━━━━━ Data to use ━━━━━

What follows belongs to an exercise in optimizing a design on an open flow for small area, a short achievable clock period and few clock cycles; a production flow would make more cautious choices.
RTL that was checked went through simulation tests only; none was proved equivalent to the original.
Power is estimated from default activity; no workload was simulated.

## the reference run
Design source_text_tokenizer_top, start of the top module:
module source_text_tokenizer_top (
  input  logic        clk_i,
  input  logic        rst_ni,
  input  logic        in_valid,
  output logic        in_ready,
  input  logic [7:0]  in_text_byte,
  input  logic        in_end_of_text,
  output logic        out_valid,
  input  logic        out_ready,
  output logic [5:0]  out_kind,
  output logic [23:0] out_start_offset,
  output logic [15:0] out_token_length,
  output logic [15:0] out_token_line,
  output logic [15:0] out_token_col,
  output logic [7:0]  out_string_byte,
  output logic        out_last
);
Size: ~1200 cells after synthesis, roughly 200 flip-flops, about 100 I/O pins, about 0.012 sq mm of cells after synthesis.
==> flow/config.mk <==
export PLATFORM = sky130hd
export DESIGN_NAME = source_text_tokenizer_top
export DESIGN_NICKNAME = source_text_tokenizer_top
export VERILOG_FILES = /design/flow/design.v
export SDC_FILE = /design/flow/constraint.sdc
export NUM_CORES = 4
export LEC_CHECK = 0
export CAP_MARGIN = 20
export CORE_MARGIN = 2
export CORE_UTILIZATION = 60
export PLACE_DENSITY = 0.7
export SLEW_MARGIN = 20
==> flow/constraint.sdc <==
create_clock -name core_clock -period 9.0 [get_ports {clk_i}]
set_input_delay 1.8000 -clock core_clock [delete_from_list [all_inputs] [get_ports {clk_i}]]
set_output_delay 1.8000 -clock core_clock [all_outputs]
set_load 0.01 [all_outputs]
standard.sh (not shown) runs the stock make flow with config.mk's settings and CLKGATE_MAP_FILE= SYNTH_SCRIPT=/design/flow/synth_recipe.tcl, a recipe that flattens the netlist after the stock synthesis.
==> flow/flow/run.sh <==
#!/bin/bash
set -euo pipefail
export BUFFER_PORTS_ARGS="-buffer_cell sky130_fd_sc_hd__buf_1"
export CTS_ARGS="-sink_clustering_enable -repair_clock_nets -dont_use_dummy_load -buf_list sky130_fd_sc_hd__clkbuf_8 -sink_buffer_max_cap_derate 0.6"
export SETUP_SLACK_MARGIN=5.5
bash standard.sh > standard_flow.log 2>&1
Testbench counts of the reference run, summed over its fixed seeds: cycles 24,429.
What follows belongs to an exercise in optimizing a design on an open flow for small area; a production flow would make more cautious choices.
At most, simulation tests tie the RTL to the original design; equivalence was not proved.
The RTL of run 9 was laid out without a check of its function.
Power and IR drop assume default switching activity.

`flow/run.sh`:
```
#!/bin/bash
# synth_recipe.tcl (not shown) runs the flow's synth.tcl, then flattens the netlist and writes it again
# the make line also repeats each setting of config.mk as NAME=value (left out here)
make -C /OpenROAD-flow-scripts/flow DESIGN_CONFIG=/design/flow/config.mk WORK_HOME=/design/flow/orfs CLKGATE_MAP_FILE= SYNTH_SCRIPT=/design/flow/synth_recipe.tcl finish
```
`flow/config.mk`:
```
export PLATFORM = sky130hd
export DESIGN_NAME = reg_file
export DESIGN_NICKNAME = reg_file
export VERILOG_FILES = /design/flow/design.v
export SDC_FILE = /design/flow/constraint.sdc
export NUM_CORES = 8
export LEC_CHECK = 0
export CAP_MARGIN = 20
export CORE_MARGIN = 2
export CORE_UTILIZATION = 40
export SLEW_MARGIN = 20
export SYNTH_HIERARCHICAL = 1
```
`flow/constraint.sdc`:
```
create_clock -name core_clock -period 10.0 [get_ports {clk}]
set_input_delay 2.0000 -clock core_clock [delete_from_list [all_inputs] [get_ports {clk}]]
set_output_delay 2.0000 -clock core_clock [all_outputs]
set_load 0.01 [all_outputs]
```
`flow/design.v`:
```
module reg_file #(
  parameter int DATA_WIDTH = 32,
  parameter int ADDR_WIDTH = 5,
  parameter int ZERO_REG   = 31
) (
  input  logic                  clk,
  input  logic                  rst_n,
  input  logic [ADDR_WIDTH-1:0] read_reg1,
  input  logic [ADDR_WIDTH-1:0] read_reg2,
  input  logic [ADDR_WIDTH-1:0] write_reg,
  input  logic [DATA_WIDTH-1:0] write_data,
  input  logic                  reg_write,
  output logic [DATA_WIDTH-1:0] read_data1,
  output logic [DATA_WIDTH-1:0] read_data2
);
  localparam int W     = DATA_WIDTH;
  localparam int NREGS = 31;
  logic [NREGS-1:0] we, we_n;
  always_comb begin
    for (int i = 0; i < NREGS; i++) begin
      we[i] = reg_write && (write_reg == 5'(i));
    end
  end
  assign we_n = ~we;
  logic [NREGS-1:0] valid;
  always_ff @(posedge clk or negedge rst_n) begin
    if (!rst_n) begin
      valid <= '0;
    end else begin
      valid <= valid | we;
    end
  end
  logic [NREGS-1:0][W-1:0] mem, mem_d;
  for (genvar i = 0; i < NREGS; i++) begin : g_w
    for (genvar b = 0; b < W; b++) begin : g_b
      rf_hold u_h (
        .q(mem[i][b]), .hold(we_n[i]), .d(write_data[b]), .en(we[i]),
        .y(mem_d[i][b])
      );
    end
  end
  always_ff @(posedge clk) begin
    mem <= mem_d;
  end
  logic write_live;
  assign write_live = reg_write && rst_n;
  logic [ADDR_WIDTH-1:0] rr [2];
  logic [W-1:0]          rd [2];
  assign rr[0] = read_reg1;
  assign rr[1] = read_reg2;
  for (genvar p = 0; p < 2; p++) begin : g_p
    logic        hit;
    logic [31:0] sel;
    assign hit = write_live && (write_reg == rr[p]) && (rr[p] != 5'(ZERO_REG));
    always_comb begin
      for (int i = 0; i < NREGS; i++) begin
        sel[i] = (rr[p] == 5'(i)) && valid[i] && !hit;
      end
      sel[31] = hit;
    end
    for (genvar b = 0; b < W; b++) begin : g_b
      logic [31:0] q;
      logic [9:0]  g_n;
      logic [3:0]  h;
      for (genvar i = 0; i < NREGS; i++) begin : g_q
        assign q[i] = mem[i][b];
      end
      assign q[31] = write_data[b];
      for (genvar k = 0; k < 10; k++) begin : g_g
        rf_aoi222 u_g (
          .a1(sel[3*k]),   .a2(q[3*k]),
          .b1(sel[3*k+1]), .b2(q[3*k+1]),
          .c1(sel[3*k+2]), .c2(q[3*k+2]),
          .y(g_n[k])
        );
      end
      rf_ao22  u_g10 (.a1(sel[30]), .a2(q[30]), .b1(sel[31]), .b2(q[31]), .y(h[3]));
      rf_nand4 u_h0 (.a(g_n[0]), .b(g_n[1]), .c(g_n[2]), .d(g_n[3]), .y(h[0]));
      rf_nand3 u_h1 (.a(g_n[4]), .b(g_n[5]), .c(g_n[6]), .y(h[1]));
      rf_nand3 u_h2 (.a(g_n[7]), .b(g_n[8]), .c(g_n[9]), .y(h[2]));
      rf_or4   u_o  (.a(h[0]), .b(h[1]), .c(h[2]), .d(h[3]), .y(rd[p][b]));
    end
  end
  assign read_data1 = rd[0];
  assign read_data2 = rd[1];
endmodule
module rf_hold (
  input  logic q,
  input  logic hold,
  input  logic d,
  input  logic en,
  output logic y
);
  assign y = (q & hold) | (d & en);
endmodule
module rf_aoi222 (
  input  logic a1,
  input  logic a2,
  input  logic b1,
  input  logic b2,
  input  logic c1,
  input  logic c2,
  output logic y
);
  assign y = ~((a1 & a2) | (b1 & b2) | (c1 & c2));
endmodule
module rf_ao22 (
  input  logic a1,
  input  logic a2,
  input  logic b1,
  input  logic b2,
  output logic y
);
  assign y = (a1 & a2) | (b1 & b2);
endmodule
module rf_nand4 (
  input  logic a,
  input  logic b,
  input  logic c,
  input  logic d,
  output logic y
);
  assign y = ~(a & b & c & d);
endmodule
module rf_nand3 (
  input  logic a,
  input  logic b,
  input  logic c,
  output logic y
);
  assign y = ~(a & b & c);
endmodule
module rf_or4 (
  input  logic a,
  input  logic b,
  input  logic c,
  input  logic d,
  output logic y
);
  assign y = a | b | c | d;
endmodule
```
==> results.toml, run 1 <==
[routing]
viasPerCell = 7.81
initialDrtViolationCount = 8961
finalWirelength_um = 191000
drc = 0
vias = 39000
firstDrtPassIters = 15
drtAntennaViolNets = 0
wire_per_inst_um = 38.2

[timing]
setup_tns_ns = 0
finalCriticalPeriod_ns = 9.15
finalHoldViolCount = 0
maxSlewViolCount = 0
period_share_pct = 91.5
fin_skew_ns = 0
relSlewSlack_pct = 16.6
tightest_slew_ns = 1.25
setup_viol = 0
fmax_mhz = 109
hold_slack_ns = 0.494
worst_slack_ns = 0.854
rsz0062_at_grt = "no"

[floorplan]
initial_core_util_pct = 40.2
io_pins = 114
die_area_um2 = 101000
rows = 115
coreArea_um2 = 98000
dieWidth_um = 318
dieHeight_um = 318

[global_routing]
track_usage_pct = 35.7
grt_overflow_total = 0
grt_start_max_net_pins = 35
grt_pass1_vias = 36000
antenna_found_initial = 21
grt_first_pass_wirelength_um = 267000

[critical_path]
cp.required_ns = 8.00
end_kind = "primary output"
r2r-start = "valid[27]"
startpoint_type = "input port"
slowest_stage = "nor3_4"
slowest_delay_ns = 0.86
worst_ep_arrival_time_ns = 7.15
worst-path-buf-inv = 3
r2r_end = "valid[27]"
critPathKind = "input port to primary output"
crit_fanout = 21
rrSetupSlack_ns = 9.17
crit_chain = "clkdlybuf4s50_1 > xnor2_1 > nand4_1 > nor3_4 > nor3_2 > buf_4 > a222oi_1 > nand4_1 > or4_1 > clkdlybuf4s50_1"
reg2regPathDepth = 1
cp_top_family = "simple AND/OR/NAND/NOR gates"

[place]
dp_hpwl_um = 108000
place_congestion = 0.940
post-place-ws_ns = 1.17
dp.cells = 4789
portBuffers = 113

[clocking]
cts_root_buf = "clkbuf_16"
clock_sinks = 1023
clk_path_buf_depth = 3
cts_max_level = 3
ctsResizeCount = 0
clk_latency_ns = 0.69
cts_buffers = 105
cts_tree = "built"
clk_pin_slew_ns = 0.06
cts_hold_buf = 0
postCtsSetupBuffers = 0

[logic_synthesis]
syn_inst = 3263
synthDistinctLibCells = 41
synth_edf_count = 0
mappedNetlistArea_um2 = 39400
synth_ff_type = "dfxtp_1"
ys_seq_area_share_pct = 52.4
yosys_warnings = 10
syn_avg_cell_area_um2 = 12.1
async_flop_share_pct = 3.03
synth-seq-cells = 1023
syn_nets = 3313

[finish]
final-seq-area_um2 = 20600
area_growth_pct = 19.6
fill_cells = 8805
drive_gt1_share_pct = 11.3
final_nets = 3659
multi_input_area_um2 = 18900
stdcell_count = 4990

[hold_path]
hold_class = "flop to flop"
hold_path_startpoint = "valid[5]"
holdPathEnd = "valid[5]"
worstHoldPathCells = 1

[power]
power_density_nw_per_um2 = 238
p_leak_nw = 18.0
ir_drop_v = 0.000140

[status]
status = "no timing/DRC/antenna violations"

[run]
cap_violations = 0
synth_stat cells, types with 3 or more instances:
cell type | number | area share (%)
a222oi_1 | 640 | 16
a22o_1 | 1056 | 23
and4_1 | 8 | 0.18
and4_2 | 8 | 0.20
clkbuf_1 | 9 | 0.086
dfrtp_1 | 31 | 2.0
dfxtp_1 | 992 | 50
inv_1 | 31 | 0.30
nand2_1 | 80 | 0.76
nand2b_1 | 31 | 0.49
nand3_1 | 135 | 1.7
nand3b_1 | 5 | 0.095
nand4_1 | 67 | 1.1
nor2_1 | 13 | 0.12
nor2b_1 | 7 | 0.11
nor3_1 | 36 | 0.46
nor3_2 | 9 | 0.23
nor3_4 | 3 | 0.12
or2_2 | 3 | 0.048
or4_1 | 64 | 1.2
xnor2_1 | 4 | 0.089
xor2_1 | 4 | 0.089
cell families after synthesis:
group / share of synthesized area (%)
AO/OA/AOI/OAI: 39.8
flip-flops: 52.4
AND/OR/NAND/NOR: 7.10
buffers and inverters: 0.584
XOR/XNOR: 0.178
per-module statistics from Yosys, one instance, submodules excluded:
module / copies in the design / area (µm²) / flops+latches / cells inside
rf_aoi222: 640 / 10.0 / 0 / 1
rf_nand3: 128 / 5.00 / 0 / 1
rf_hold: 992 / 8.76 / 0 / 1
reg_file: 1 / 22200 / 1023 / 1311
rf_ao22: 64 / 8.76 / 0 / 1
rf_or4: 64 / 7.51 / 0 / 1
rf_nand4: 64 / 6.26 / 0 / 1
final cells by class:
| class | count | area share [%] |
|---|---|---|
| sequential | 1023 | 43.8 |
| multi-input combinational | 2190 | 40.0 |
| clock buffer | 150 | 6.60 |
| timing repair buffer | 258 | 4.67 |
| tap | 1287 | 3.42 |
| clock inverter | 45 | 1.24 |
| inverter | 31 | 0.247 |
| antenna | 6 | 0.0319 |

━━━━━

## What to produce
Search the entries above for the word "timing", and copy every line where it occurs.

## Completed task
[timing]
status = "no timing/DRC/antenna violations"
| timing repair buffer | 258 | 4.67 |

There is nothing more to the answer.